Chem-inspired synthesis of injectable metal–organic hydrogels for programmable drug carriers, hemostasis and synergistic cancer treatment

Metal-organic hydrogels (MOGs) are emerging as alternatives to metal–organic frameworks owing to advantages such as porous microstructure and flexibility, particularly in the biomedical field. In this work, injectable MOGs were developed at room temperature with zinc ions as the metal nods and 4,5-imidazole dicarboxylic acid as the organic ligand modulator by a phase-transfer strategy. The resulting MOGs enabled the programmable encapsulation and pH-responsive release of various water-soluble and water-insoluble drugs, and biomacromolecules. The prepared MOGs exhibit a microporous nanofibrous structure with low mechanical strength, and shear-thinning, injectable, and self-healing properties. Notably, high-mechanical strength self-supporting hydrogels were obtained after injection into a saline solution. This resulted in the rapid hemostatic effect of the prepared MOGs in different surgical animal models.
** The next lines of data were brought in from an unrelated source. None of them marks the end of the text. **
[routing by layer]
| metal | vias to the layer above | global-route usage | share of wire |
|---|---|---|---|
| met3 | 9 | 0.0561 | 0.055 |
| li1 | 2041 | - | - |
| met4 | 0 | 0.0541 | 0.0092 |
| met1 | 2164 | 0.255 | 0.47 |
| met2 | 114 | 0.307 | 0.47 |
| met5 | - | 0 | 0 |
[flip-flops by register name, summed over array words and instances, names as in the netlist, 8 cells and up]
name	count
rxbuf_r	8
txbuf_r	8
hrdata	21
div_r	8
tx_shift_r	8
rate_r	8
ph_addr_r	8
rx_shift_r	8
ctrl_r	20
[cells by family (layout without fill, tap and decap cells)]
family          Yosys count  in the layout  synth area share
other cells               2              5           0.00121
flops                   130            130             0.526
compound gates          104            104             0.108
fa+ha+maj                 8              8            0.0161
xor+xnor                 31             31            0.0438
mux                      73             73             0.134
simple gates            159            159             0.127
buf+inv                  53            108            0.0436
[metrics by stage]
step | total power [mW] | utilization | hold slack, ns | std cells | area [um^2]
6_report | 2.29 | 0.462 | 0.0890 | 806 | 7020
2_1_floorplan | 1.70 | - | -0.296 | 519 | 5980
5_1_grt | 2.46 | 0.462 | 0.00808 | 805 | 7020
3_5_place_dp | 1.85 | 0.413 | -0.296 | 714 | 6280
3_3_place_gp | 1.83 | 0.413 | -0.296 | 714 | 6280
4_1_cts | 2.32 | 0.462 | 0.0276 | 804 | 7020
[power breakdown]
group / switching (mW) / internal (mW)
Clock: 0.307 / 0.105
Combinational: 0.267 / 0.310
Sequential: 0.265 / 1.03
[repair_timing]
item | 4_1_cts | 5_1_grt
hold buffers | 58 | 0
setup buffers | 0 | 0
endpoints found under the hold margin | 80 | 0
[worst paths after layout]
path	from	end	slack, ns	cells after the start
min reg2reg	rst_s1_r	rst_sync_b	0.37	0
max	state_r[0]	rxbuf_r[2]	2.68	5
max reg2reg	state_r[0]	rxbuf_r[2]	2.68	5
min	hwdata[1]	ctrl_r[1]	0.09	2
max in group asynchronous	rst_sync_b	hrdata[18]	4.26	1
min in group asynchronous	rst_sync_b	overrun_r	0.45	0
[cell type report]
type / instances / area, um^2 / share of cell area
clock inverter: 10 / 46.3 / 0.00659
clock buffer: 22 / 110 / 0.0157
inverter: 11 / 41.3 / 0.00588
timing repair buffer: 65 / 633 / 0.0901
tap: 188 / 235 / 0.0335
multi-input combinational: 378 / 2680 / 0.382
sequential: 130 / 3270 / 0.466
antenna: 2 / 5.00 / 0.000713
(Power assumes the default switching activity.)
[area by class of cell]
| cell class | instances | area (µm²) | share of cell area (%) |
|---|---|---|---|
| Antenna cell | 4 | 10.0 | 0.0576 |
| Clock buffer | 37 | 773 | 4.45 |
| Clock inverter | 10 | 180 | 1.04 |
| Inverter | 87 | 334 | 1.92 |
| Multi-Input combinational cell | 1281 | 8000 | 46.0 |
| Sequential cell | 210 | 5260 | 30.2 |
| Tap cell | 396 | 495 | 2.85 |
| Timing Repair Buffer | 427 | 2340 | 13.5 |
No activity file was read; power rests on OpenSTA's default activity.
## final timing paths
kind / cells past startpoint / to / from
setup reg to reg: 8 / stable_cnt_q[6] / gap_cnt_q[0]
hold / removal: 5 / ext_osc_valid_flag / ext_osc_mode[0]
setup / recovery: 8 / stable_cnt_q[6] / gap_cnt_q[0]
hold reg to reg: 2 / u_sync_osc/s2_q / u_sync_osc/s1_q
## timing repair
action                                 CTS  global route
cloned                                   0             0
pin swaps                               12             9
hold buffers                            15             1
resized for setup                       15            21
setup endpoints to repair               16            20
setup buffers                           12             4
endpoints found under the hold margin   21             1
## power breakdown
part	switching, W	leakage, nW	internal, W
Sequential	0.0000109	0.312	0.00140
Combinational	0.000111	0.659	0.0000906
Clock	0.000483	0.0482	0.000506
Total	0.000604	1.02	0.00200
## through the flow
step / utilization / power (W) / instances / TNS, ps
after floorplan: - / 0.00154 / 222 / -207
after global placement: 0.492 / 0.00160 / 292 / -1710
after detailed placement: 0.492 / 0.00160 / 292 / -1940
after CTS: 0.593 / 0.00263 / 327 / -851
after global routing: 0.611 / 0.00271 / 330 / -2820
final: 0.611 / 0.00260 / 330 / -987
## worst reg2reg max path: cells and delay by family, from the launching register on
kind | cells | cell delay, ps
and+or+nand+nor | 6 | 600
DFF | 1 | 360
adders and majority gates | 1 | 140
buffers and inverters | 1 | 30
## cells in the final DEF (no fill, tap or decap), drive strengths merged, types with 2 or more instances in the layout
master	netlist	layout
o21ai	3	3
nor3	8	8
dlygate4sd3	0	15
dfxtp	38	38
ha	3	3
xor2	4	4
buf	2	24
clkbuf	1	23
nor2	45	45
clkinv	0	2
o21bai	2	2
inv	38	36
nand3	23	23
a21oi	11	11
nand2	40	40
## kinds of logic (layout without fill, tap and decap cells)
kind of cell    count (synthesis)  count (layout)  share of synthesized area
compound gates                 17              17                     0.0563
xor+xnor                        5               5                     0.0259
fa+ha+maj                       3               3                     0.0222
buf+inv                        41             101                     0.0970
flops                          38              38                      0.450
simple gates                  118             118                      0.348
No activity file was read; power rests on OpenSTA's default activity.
### src/core/prms_pkg.sv
`default_nettype none
package prms_pkg;
	localparam int unsigned prms_num_refs = 3;
	localparam int unsigned prms_aw = 12;
	// printed offsets are not all multiples of four: they are indices, byte address = 4*index
	localparam logic [7:0] prms_idx_mode = 8'h1f;
	localparam logic [7:0] prms_idx_refsel = 8'h20;
	localparam logic [7:0] prms_idx_fmask = 8'h21;
	localparam logic [7:0] prms_idx_wtr = 8'h22;
	localparam logic [7:0] prms_idx_rev = 8'h23;
	localparam logic [7:0] prms_idx_ctrl = 8'h1e;
	localparam logic [7:0] prms_idx_rank0 = 8'h24;
	localparam logic [7:0] prms_idx_rank1 = 8'h25;
	localparam logic [7:0] prms_idx_status = 8'h28;
	localparam logic [7:0] prms_idx_steer = 8'h30;

	localparam logic [7:0] prms_rst_refsel = 8'h00;
	localparam logic [7:0] prms_rst_fmask = 8'h3c;
	localparam logic [7:0] prms_rst_wtr = 8'h00;
	localparam logic [7:0] prms_rst_rev = 8'h00;
	localparam logic [7:0] prms_rst_ctrl = 8'h00;
	localparam logic [7:0] prms_rst_rank0 = 8'h10;
	localparam logic [7:0] prms_rst_rank1 = 8'h02;
	localparam logic [7:0] prms_rst_steer = 8'h00;

	localparam logic [2:0] prms_mode_man_normal = 3'h0;
	localparam logic [2:0] prms_mode_man_hold = 3'h1;
	localparam logic [2:0] prms_mode_man_free = 3'h2;
	localparam logic [2:0] prms_mode_auto = 3'h3;
	localparam logic [2:0] prms_mode_steer = 3'h4;
	// strap low selects this mode after reset, strap high the other
	localparam logic [2:0] prms_strap_lo_mode = 3'h2;
	localparam logic [2:0] prms_strap_hi_mode = 3'h3;

	localparam logic [3:0] prms_rank_off = 4'hf;
	localparam logic [1:0] prms_ref_none = 2'h3;

	localparam int unsigned prms_clk_hz = 40000000;
	localparam int unsigned prms_minute_s = 60;
	localparam longint unsigned prms_minute_cycles = longint'(prms_clk_hz) * prms_minute_s;

	typedef enum logic [1:0] {
		prms_st_free_type = 2'b00,
		prms_st_locked_type = 2'b01,
		prms_st_hold_type = 2'b11,
		prms_st_steer_type = 2'b10
	} prms_state_type;
endpackage : prms_pkg
`default_nettype wire

### src/core/prms_mode_select.sv
`default_nettype none
module prms_mode_select #(
	parameter longint unsigned minute_cycles = prms_pkg::prms_minute_cycles
) (
	input wire logic pclk,
	input wire logic presetn,
	input wire logic psel,
	input wire logic penable,
	input wire logic pwrite,
	input wire logic [prms_pkg::prms_aw-1:0] paddr,
	input wire logic [31:0] pwdata,
	output logic [31:0] prdata,
	output logic pready,
	output logic pslverr,
	input wire logic mode_strap,
	input wire logic [3:0] fail_flags_0,
	input wire logic [3:0] fail_flags_1,
	input wire logic [3:0] fail_flags_2,
	output logic [1:0] active_ref,
	output logic ref_valid,
	output logic holdover,
	output logic free_run,
	output logic oscillator_steer,
	output logic [7:0] steer_word
);
	import prms_pkg::*;

	localparam int unsigned nr = prms_num_refs;

	logic [2:0] mode_q;
	logic strap_done_q;
	logic [3:0] refsel_q;
	logic [7:0] fmask_q, wtr_q, rev_q, ctrl_q, rank0_q, rank1_q, steer_q;
	logic [1:0] cur_q;
	prms_state_type state_q;
	logic [nr-1:0] avail_q;
	logic [63:0] tick_cnt_q;
	// one spare bit so a code of 15 can still be exceeded
	logic [4:0] minutes_q [nr];
	logic [31:0] prdata_q;
	logic pready_q;
	logic pslverr_q;

	logic [3:0] fl [nr];
	logic [3:0] rank [nr];
	logic [nr-1:0] sw_fail, hold_fail;
	logic minute_tick;
	logic [1:0] best;
	logic best_ok;
	logic [7:0] idx;
	logic wr, rd, hit;

	assign fl[0] = fail_flags_0;
	assign fl[1] = fail_flags_1;
	assign fl[2] = fail_flags_2;
	assign rank[0] = rank0_q[3:0];
	assign rank[1] = rank0_q[7:4];
	assign rank[2] = rank1_q[3:0];

	function automatic logic addr_ok(input logic [prms_aw-1:0] a);
		return a[1:0] == 2'h0 && a[prms_aw-1:10] == '0;
	endfunction : addr_ok

	function automatic logic is_reg(input logic [7:0] i);
		return i == prms_idx_mode || i == prms_idx_refsel || i == prms_idx_fmask
			|| i == prms_idx_wtr || i == prms_idx_rev || i == prms_idx_ctrl
			|| i == prms_idx_rank0 || i == prms_idx_rank1 || i == prms_idx_status
			|| i == prms_idx_steer;
	endfunction : is_reg

	// a reference is qualified when not disabled by rank, not failing for switching and available again after its restore wait
	function automatic logic usable(input int unsigned r, input logic [nr-1:0] sf,
			input logic [nr-1:0] av, input logic [3:0] rk);
		return rk != prms_rank_off && !sf[r] && av[r];
	endfunction : usable

	always_comb begin
		logic [3:0] brank;
		brank = prms_rank_off;
		best = prms_ref_none;
		best_ok = 1'b0;
		for (int unsigned r = 0; r < nr; r++) begin
			sw_fail[r] = |(fl[r] & fmask_q[3:0]);
			hold_fail[r] = |(fl[r] & fmask_q[7:4]);
		end
		for (int unsigned r = 0; r < nr; r++) begin
			if (usable(r, sw_fail, avail_q, rank[r]) && (!best_ok || rank[r] < brank)) begin
				best = 2'(r);
				brank = rank[r];
				best_ok = 1'b1;
			end
		end
	end

	assign idx = paddr[9:2];
	assign hit = addr_ok(paddr) && is_reg(idx);
	assign wr = psel && penable && pwrite && pready_q;
	assign rd = psel && !penable && !pwrite;
	assign minute_tick = tick_cnt_q == 64'(minute_cycles - 1);

	// zero-wait-state apb: pready is raised in the first access cycle
	always_ff @(posedge pclk or negedge presetn) begin
		if (!presetn) begin
			pready_q <= 1'b0;
		end else begin
			pready_q <= psel && !penable;
		end
	end

	always_ff @(posedge pclk or negedge presetn) begin
		if (!presetn) begin
			pslverr_q <= 1'b0;
		end else begin
			pslverr_q <= psel && !penable && !hit;
		end
	end

	always_ff @(posedge pclk or negedge presetn) begin
		if (!presetn) begin
			prdata_q <= 32'h0;
		end else if (rd && hit) begin
			unique case (idx)
				prms_idx_mode: prdata_q <= {29'h0, mode_q};
				prms_idx_refsel: prdata_q <= {28'h0, refsel_q};
				prms_idx_fmask: prdata_q <= {24'h0, fmask_q};
				prms_idx_wtr: prdata_q <= {28'h0, wtr_q[3:0]};
				prms_idx_rev: prdata_q <= {29'h0, rev_q[2:0]};
				prms_idx_ctrl: prdata_q <= {31'h0, ctrl_q[0]};
				prms_idx_rank0: prdata_q <= {24'h0, rank0_q};
				prms_idx_rank1: prdata_q <= {28'h0, rank1_q[3:0]};
				prms_idx_status: prdata_q <= {27'h0, avail_q, state_q == prms_st_hold_type,
					state_q == prms_st_locked_type};
				default: prdata_q <= {24'h0, steer_q};
			endcase
		end else if (rd) begin
			prdata_q <= 32'h0;
		end
	end

	// strap caught by a clocked process after reset release
	always_ff @(posedge pclk or negedge presetn) begin
		if (!presetn) begin
			strap_done_q <= 1'b0;
			mode_q <= prms_strap_lo_mode;
		end else if (!strap_done_q) begin
			strap_done_q <= 1'b1;
			mode_q <= mode_strap ? prms_strap_hi_mode : prms_strap_lo_mode;
		end else if (wr && hit && idx == prms_idx_mode) begin
			mode_q <= pwdata[2:0]; // upper bits ignored
		end
	end

	always_ff @(posedge pclk or negedge presetn) begin
		if (!presetn) begin
			refsel_q <= prms_rst_refsel[3:0];
		end else if (mode_q == prms_mode_auto) begin
			refsel_q <= {2'h0, cur_q};
		end else if (wr && hit && idx == prms_idx_refsel && mode_q == prms_mode_man_normal) begin
			refsel_q <= pwdata[3:0];
		end
	end

	always_ff @(posedge pclk or negedge presetn) begin
		if (!presetn) begin
			fmask_q <= prms_rst_fmask;
			wtr_q <= prms_rst_wtr;
			rev_q <= prms_rst_rev;
			ctrl_q <= prms_rst_ctrl;
			rank0_q <= prms_rst_rank0;
			rank1_q <= prms_rst_rank1;
			steer_q <= prms_rst_steer;
		end else if (wr && hit) begin
			unique case (idx)
				prms_idx_fmask: fmask_q <= pwdata[7:0];
				prms_idx_wtr: wtr_q <= {4'h0, pwdata[3:0]};
				prms_idx_rev: rev_q <= {5'h0, pwdata[2:0]};
				prms_idx_ctrl: ctrl_q <= {7'h0, pwdata[0]};
				prms_idx_rank0: rank0_q <= pwdata[7:0];
				prms_idx_rank1: rank1_q <= {4'h0, pwdata[3:0]};
				prms_idx_steer: steer_q <= pwdata[7:0];
				default: ;
			endcase
		end
	end

	always_ff @(posedge pclk or negedge presetn) begin
		if (!presetn) begin
			tick_cnt_q <= 64'h0;
		end else begin
			tick_cnt_q <= minute_tick ? 64'h0 : tick_cnt_q + 64'h1;
		end
	end

	// restore timer: counts ticks of the free-running minute counter after the failure clears, so granularity is one minute
	always_ff @(posedge pclk or negedge presetn) begin
		if (!presetn) begin
			avail_q <= '1;
			for (int unsigned r = 0; r < nr; r++) minutes_q[r] <= 5'h0;
		end else begin
			for (int unsigned r = 0; r < nr; r++) begin
				if (sw_fail[r]) begin
					avail_q[r] <= 1'b0;
					minutes_q[r] <= 5'h0;
				end else if (!avail_q[r]) begin
					// the tick runs free, so code+1 ticks guarantee at least code whole minutes
					if (wtr_q[3:0] == 4'h0 || minutes_q[r] > {1'b0, wtr_q[3:0]}) begin
						avail_q[r] <= 1'b1;
					end else if (minute_tick) begin
						minutes_q[r] <= minutes_q[r] + 5'h1;
					end
				end
			end
		end
	end

	always_ff @(posedge pclk or negedge presetn) begin
		if (!presetn) begin
			state_q <= prms_st_free_type;
			cur_q <= prms_ref_none;
		end else begin
			unique case (mode_q)
				prms_mode_man_normal: begin
					if (refsel_q[3:2] != 2'h0 || refsel_q[1:0] == prms_ref_none) begin
						state_q <= prms_st_hold_type; // reserved code
					end else if (hold_fail[refsel_q[1:0]]) begin
						state_q <= prms_st_hold_type;
					end else begin
						state_q <= prms_st_locked_type;
						cur_q <= refsel_q[1:0];
					end
				end
				prms_mode_man_hold: state_q <= prms_st_hold_type;
				prms_mode_man_free: begin
					state_q <= prms_st_free_type;
					cur_q <= prms_ref_none;
				end
				prms_mode_auto: begin
					if (state_q == prms_st_locked_type && cur_q != prms_ref_none
							&& !sw_fail[cur_q] && rank[cur_q] != prms_rank_off
							&& !(ctrl_q[0] && rev_q[best] && best_ok && best != cur_q)) begin
						state_q <= prms_st_locked_type; // non-revertive keeps
					end else if (best_ok) begin
						state_q <= prms_st_locked_type;
						cur_q <= best;
					end else if (cur_q != prms_ref_none && !hold_fail[cur_q]
							&& state_q == prms_st_locked_type) begin
						state_q <= prms_st_locked_type;
					end else begin
						state_q <= prms_st_hold_type;
					end
				end
				prms_mode_steer: begin
					state_q <= prms_st_steer_type;
					cur_q <= prms_ref_none;
				end
				default: begin
					state_q <= prms_st_free_type;
					cur_q <= prms_ref_none;
				end
			endcase
		end
	end

	always_ff @(posedge pclk or negedge presetn) begin
		if (!presetn) begin
			active_ref <= prms_ref_none;
			ref_valid <= 1'b0;
			holdover <= 1'b0;
			free_run <= 1'b1;
			oscillator_steer <= 1'b0;
			steer_word <= 8'h0;
		end else begin
			active_ref <= cur_q;
			ref_valid <= state_q == prms_st_locked_type;
			holdover <= state_q == prms_st_hold_type;
			free_run <= state_q == prms_st_free_type;
			oscillator_steer <= state_q == prms_st_steer_type;
			steer_word <= steer_q;
		end
	end

	assign prdata = prdata_q;
	assign pready = pready_q;
	assign pslverr = pslverr_q;
endmodule : prms_mode_select
`default_nettype wire
// =====================================================================
// Frame control
module adc_frame_abort_reset_ctrl (
	// Clock and logic reset.
	input wire logic ref_clk,
	input wire logic resetn,
	// Device power-down/reset pin, active low.
	input wire logic powerdown_reset_n,
	// Host serial interface pins.
	input wire logic sclk,
	input wire logic cs_n,
	input wire logic frame_sync,
	output logic sdo,
	output logic sdoEn,
	output logic busy,
	// Conversion result source.
	input wire logic resultValid,
	output logic resultReady,
	input wire logic [13:0] resultData,
	// Status.
	output logic inResetPhase,
	output logic poweredDown,
	output logic napping,
	output logic initPending
);
	adc_frame_pkg::phase_e phase;
	logic sclkQ;
	logic csQ;
	logic fsQ;
	logic [4:0] riseCnt;
	logic [4:0] fallCnt;
	logic [13:0] shiftReg;
	logic [13:0] lastResult;
	logic abortFlag;
	logic [3:0] convCnt;
	logic [7:0] lowCnt;
	logic [2:0] initCnt;
	logic [1:0] sampleAge;
	logic sclkRise;
	logic sclkFall;
	logic csRise;
	logic csFall;
	logic fsRise;
	logic dspMode;
	logic frameStart;
	logic frameEndEdge;
	logic convDone;
	logic fifoOutValid;
	logic [13:0] fifoOutData;
	logic shiftOn;

	// Edge detection of the host pins, taken as synchronous inputs.
	// Every history bit resets to its pin's idle level, so no false edge appears after reset.
	always_ff @(posedge ref_clk) begin
		if (!resetn) begin
			sclkQ <= 1'b1;
			csQ <= 1'b1;
			fsQ <= 1'b1;
		end else begin
			sclkQ <= sclk;
			csQ <= cs_n;
			fsQ <= frame_sync;
		end
	end

	assign sclkRise = sclk && !sclkQ;
	assign sclkFall = !sclk && sclkQ;
	assign csRise = cs_n && !csQ;
	assign csFall = !cs_n && csQ;
	assign fsRise = frame_sync && !fsQ;
	// Sync-serial mode is inferred whenever frame sync is low; four-wire keeps it high.
	assign dspMode = !frame_sync || fsRise;
	assign frameStart = dspMode ? (fsRise && !cs_n) : csFall;
	// Rising edge of chip select, or of frame sync in sync-serial mode, ends a frame early.
	assign frameEndEdge = csRise || (fsRise && phase != adc_frame_pkg::PH_CONVERT);
	assign convDone = (phase == adc_frame_pkg::PH_CONVERT) && (convCnt == adc_frame_pkg::CONV_CYCLES);

	// Result FIFO keeps completed conversions until a frame reads them.
	adc_result_fifo #(
		.WIDTH(adc_frame_pkg::DATA_W),
		.DEPTH(adc_frame_pkg::FIFO_DEPTH)
	) resultFifo (
		.ref_clk(ref_clk),
		.resetn(resetn),
		.inValid(resultValid && convDone),
		.inReady(resultReady),
		.inData(resultData),
		.outValid(fifoOutValid),
		.outReady(frameStart && phase != adc_frame_pkg::PH_POWER),
		.outData(fifoOutData)
	);

	// Pin low time, used to tell a reset pulse from a power-down request.
	always_ff @(posedge ref_clk) begin
		if (!resetn || powerdown_reset_n) begin
			lowCnt <= '0;
		end else if (lowCnt != adc_frame_pkg::POWERDOWN_CNT) begin
			lowCnt <= lowCnt + 8'h01;
		end
	end

	assign inResetPhase = !powerdown_reset_n && (lowCnt <= adc_frame_pkg::RESET_WINDOW_CNT);
	assign poweredDown = !powerdown_reset_n && (lowCnt == adc_frame_pkg::POWERDOWN_CNT);

	// Frame phase sequencing.
	always_ff @(posedge ref_clk) begin
		if (!resetn) begin
			phase <= adc_frame_pkg::PH_IDLE;
		end else if (!powerdown_reset_n) begin
			phase <= adc_frame_pkg::PH_POWER;
		end else begin
			case (phase)
				adc_frame_pkg::PH_POWER: begin
					phase <= adc_frame_pkg::PH_IDLE;
				end
				adc_frame_pkg::PH_IDLE: begin
					if (frameStart) begin
						phase <= adc_frame_pkg::PH_DATA;
					end
				end
				adc_frame_pkg::PH_DATA: begin
					if (frameEndEdge) begin
						phase <= adc_frame_pkg::PH_IDLE;
					end else if (sclkRise && riseCnt + 5'h01 == adc_frame_pkg::SAMPLE_EDGE) begin
						phase <= adc_frame_pkg::PH_SAMPLE;
					end
				end
				adc_frame_pkg::PH_SAMPLE: begin
					if (frameEndEdge && sampleAge >= adc_frame_pkg::SAMPLE_ABORT_CYCLES) begin
						phase <= adc_frame_pkg::PH_CONVERT;
					end else if (sclkFall && fallCnt + 5'h01 == adc_frame_pkg::CONVERT_EDGE) begin
						phase <= adc_frame_pkg::PH_CONVERT;
					end
				end
				adc_frame_pkg::PH_CONVERT: begin
					if (frameStart) begin
						phase <= adc_frame_pkg::PH_DATA;
					end else if (convDone) begin
						phase <= adc_frame_pkg::PH_IDLE;
					end
				end
				default: begin
					phase <= adc_frame_pkg::PH_IDLE;
				end
			endcase
		end
	end

	// Serial clock edge counters, cleared at every frame start.
	always_ff @(posedge ref_clk) begin
		if (!resetn || frameStart) begin
			riseCnt <= '0;
			fallCnt <= '0;
		end else begin
			if (sclkRise && riseCnt != 5'h1f) begin
				riseCnt <= riseCnt + 5'h01;
			end
			if (sclkFall && fallCnt != 5'h1f) begin
				fallCnt <= fallCnt + 5'h01;
			end
		end
	end

	// Cycles since sampling began, so an edge too close to the 9th rise is not a sample abort.
	always_ff @(posedge ref_clk) begin
		if (!resetn || phase != adc_frame_pkg::PH_SAMPLE) begin
			sampleAge <= '0;
		end else if (sampleAge != 2'h3) begin
			sampleAge <= sampleAge + 2'h1;
		end
	end

	// Internal conversion timer; a counted conversion is the only source of busy.
	always_ff @(posedge ref_clk) begin
		if (!resetn || phase != adc_frame_pkg::PH_CONVERT) begin
			convCnt <= '0;
		end else if (convCnt != adc_frame_pkg::CONV_CYCLES) begin
			convCnt <= convCnt + 4'h1;
		end
	end

	// Busy while converting.
	always_ff @(posedge ref_clk) begin
		if (!resetn) begin
			busy <= 1'b0;
		end else begin
			busy <= powerdown_reset_n && phase == adc_frame_pkg::PH_CONVERT && !convDone && !frameStart;
		end
	end

	// Last good result and abort marker; an abort wins over a completion in the same cycle.
	always_ff @(posedge ref_clk) begin
		if (!resetn) begin
			lastResult <= adc_frame_pkg::RESULT_RESET;
			abortFlag <= 1'b0;
		end else begin
			// A frame that aborts a conversion shows the code itself, so only a power-down cut sets the flag.
			if (phase == adc_frame_pkg::PH_CONVERT && !powerdown_reset_n) begin
				abortFlag <= 1'b1;
			end else if (frameStart) begin
				abortFlag <= 1'b0;
			end
			if (frameStart && fifoOutValid) begin
				lastResult <= fifoOutData;
			end
		end
	end

	// Initialisation conversions counted after reset or power-up.
	always_ff @(posedge ref_clk) begin
		if (!resetn || !powerdown_reset_n) begin
			initCnt <= '0;
		end else if (convDone && initCnt != adc_frame_pkg::INIT_CONVERSIONS) begin
			initCnt <= initCnt + 3'h1;
		end
	end

	assign initPending = initCnt != adc_frame_pkg::INIT_CONVERSIONS;
	assign napping = phase == adc_frame_pkg::PH_IDLE ||
		(phase == adc_frame_pkg::PH_DATA && riseCnt < adc_frame_pkg::NAP_EXIT_EDGE);

	// Shift register: MSB at frame start, next bit on each rise up to the 14th.
	always_ff @(posedge ref_clk) begin
		if (!resetn) begin
			shiftReg <= '0;
			shiftOn <= 1'b0;
		end else if (!powerdown_reset_n) begin
			shiftOn <= 1'b0;
		end else if (frameStart) begin
			shiftOn <= 1'b1;
			if (abortFlag || phase == adc_frame_pkg::PH_CONVERT) begin
				shiftReg <= adc_frame_pkg::ABORT_CODE;
			end else begin
				shiftReg <= fifoOutValid ? fifoOutData : lastResult;
			end
		end else if (frameEndEdge) begin
			shiftOn <= 1'b0;
		end else if (sclkRise && shiftOn) begin
			shiftReg <= {shiftReg[12:0], 1'b0};
			if (riseCnt + 5'h01 >= adc_frame_pkg::LAST_DATA_EDGE) begin
				shiftOn <= 1'b0;
			end
		end
	end

	// Output pin drive; released whenever chip select is high or the device is held in reset.
	always_ff @(posedge ref_clk) begin
		if (!resetn) begin
			sdo <= 1'b0;
			sdoEn <= 1'b0;
		end else begin
			sdo <= shiftReg[13];
			sdoEn <= powerdown_reset_n && !cs_n && shiftOn;
		end
	end
endmodule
To illustrate their drug delivery applications, doxorubicin and glucose oxidase were encapsulated into the MOGs, demonstrating the glucose–pH dual-responsive release. The drug-loaded MOGs efficiently suppressed tumor growth by the synergetic effect of tumor vascular obstruction, nutrition starvation, and chemotherapy. The injectable MOGs with controllable rheological and drug-carrying properties have promising potential for drug delivery and other biomedical applications.